Heparin functionalized PEG gels that modulate protein adsorption for hMSC adhesion and differentiation

Abstract

Heparin was modified with methacrylate groups, copolymerized with dimethacrylated poly(ethylene glycol), and analyzed as a localized delivery vehicle for bFGF and synthetic extracellular matrix for the differentiation of hMSCs. By deriving cues from molecules normally present in the extracellular matrix (ECM), a complex network of collagens, laminin, fibronectin, glycosaminoglycans, and growth factors, synthetic cell scaffolds can be designed that actively sequester important bioactive signals. Among the glycosaminoglycans, heparin binds reversibly with many proteins, therefore, poly(ethylene glycol) based biomaterials, normally resistant to cell adhesion, functionalized with heparin in order to sequester important proteins, can actively and selectively stimulate desired cell functions.
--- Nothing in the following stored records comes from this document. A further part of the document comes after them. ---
$ cat src/rtl/clock_victim_pkg.sv
package clock_victim_pkg;

  typedef enum logic {
    ST_IDLE  = 1'b0,
    ST_SWEEP = 1'b1
  } sweepState_t;

  // strobes from control to datapath, all acting on the slot under the hand
  typedef struct packed {
    logic clearAtHand;   // lower the flag of the slot under the hand
    logic installAtHand; // raise the flag of the slot under the hand (new occupant)
    logic advanceHand;   // step the hand to the next slot
    logic emitVictim;    // capture the hand as victim and pulse valid
  } ctrlStrobe_t;

endpackage

$ cat src/rtl/clock_victim_dp.sv
module clock_victim_dp
  import clock_victim_pkg::*;
#(
  parameter int NUM_SLOTS = 8,
  localparam int IDX_W = (NUM_SLOTS > 1) ? $clog2(NUM_SLOTS) : 1
) (
  input  logic             clk,
  input  logic             rst_n,
  input  ctrlStrobe_t      strobe,
  input  logic             hitValid,
  input  logic [IDX_W-1:0] hitIdx,
  output logic             handFlag,
  output logic [IDX_W-1:0] handPos,
  output logic [NUM_SLOTS-1:0] useFlags,
  output logic             victimValid,
  output logic [IDX_W-1:0] victimIdx
);

  localparam logic [IDX_W-1:0] LAST_SLOT = IDX_W'(NUM_SLOTS - 1);

  logic [IDX_W-1:0] handNext;

  always_comb begin
    if (handPos == LAST_SLOT) handNext = '0;
    else                      handNext = handPos + IDX_W'(1);
  end

  assign handFlag = useFlags[handPos];

  // one flag per slot; hit has priority over the sweep clear
  for (genvar i = 0; i < NUM_SLOTS; i++) begin : g_flag
    logic atHand;
    logic hitHere;
    assign atHand  = (handPos == IDX_W'(i));
    assign hitHere = hitValid && (hitIdx == IDX_W'(i));

    always_ff @(posedge clk) begin
      if (!rst_n) begin
        useFlags[i] <= 1'b0;
      end else if (hitHere || (atHand && strobe.installAtHand)) begin
        useFlags[i] <= 1'b1;
      end else if (atHand && strobe.clearAtHand) begin
        useFlags[i] <= 1'b0;
      end
    end
  end

  always_ff @(posedge clk) begin
    if (!rst_n) begin
      handPos <= '0;
    end else if (strobe.advanceHand) begin
      handPos <= handNext;
    end
  end

  always_ff @(posedge clk) begin
    if (!rst_n) begin
      victimValid <= 1'b0;
      victimIdx   <= '0;
    end else begin
      victimValid <= strobe.emitVictim;
      if (strobe.emitVictim) victimIdx <= handPos;
    end
  end

endmodule

$ cat src/rtl/clock_victim_ctrl.sv
module clock_victim_ctrl
  import clock_victim_pkg::*;
(
  input  logic        clk,
  input  logic        rst_n,
  input  logic        faultReq,
  input  logic        handFlag,
  output ctrlStrobe_t strobe,
  output logic        busy
);

  sweepState_t state, stateNext;

  always_comb begin
    stateNext = state;
    strobe    = '0;
    unique case (state)
      ST_IDLE: begin
        if (faultReq) stateNext = ST_SWEEP;
      end
      ST_SWEEP: begin
        strobe.advanceHand = 1'b1;
        if (handFlag) begin
          strobe.clearAtHand = 1'b1;
        end else begin
          strobe.installAtHand = 1'b1;
          strobe.emitVictim    = 1'b1;
          stateNext            = ST_IDLE;
        end
      end
      default: stateNext = ST_IDLE;
    endcase
  end

  always_ff @(posedge clk) begin
    if (!rst_n) state <= ST_IDLE;
    else        state <= stateNext;
  end

  assign busy = (state == ST_SWEEP);

endmodule

$ cat src/rtl/clock_victim_sel.sv
module clock_victim_sel
  import clock_victim_pkg::*;
#(
  parameter int NUM_SLOTS = 8,
  localparam int IDX_W = (NUM_SLOTS > 1) ? $clog2(NUM_SLOTS) : 1
) (
  input  logic             clk,
  input  logic             rst_n,
  input  logic             hitValid,
  input  logic [IDX_W-1:0] hitIdx,
  input  logic             faultReq,
  output logic             busy,
  output logic             victimValid,
  output logic [IDX_W-1:0] victimIdx
);

  ctrlStrobe_t            strobe;
  logic                   handFlag;
  logic [IDX_W-1:0]       handPos;
  logic [NUM_SLOTS-1:0]   useFlags;

  clock_victim_ctrl u_ctrl (
    .clk      (clk),
    .rst_n    (rst_n),
    .faultReq (faultReq),
    .handFlag (handFlag),
    .strobe   (strobe),
    .busy     (busy)
  );

  clock_victim_dp #(.NUM_SLOTS(NUM_SLOTS)) u_dp (
    .clk         (clk),
    .rst_n       (rst_n),
    .strobe      (strobe),
    .hitValid    (hitValid),
    .hitIdx      (hitIdx),
    .handFlag    (handFlag),
    .handPos     (handPos),
    .useFlags    (useFlags),
    .victimValid (victimValid),
    .victimIdx   (victimIdx)
  );

endmodule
Results demonstrate that methacrylate-modified heparin retained its ability to bind heparin-binding proteins both in solution and when copolymerized with dimethacrylated PEG in a hydrogel. In addition, the heparin functionalized gels can deliver biologically active bFGF for up to 5 weeks. Finally, the gels were examined as a potential scaffold for hMSC culture and were found to promote adhesion, proliferation, and osteogenic differentiation.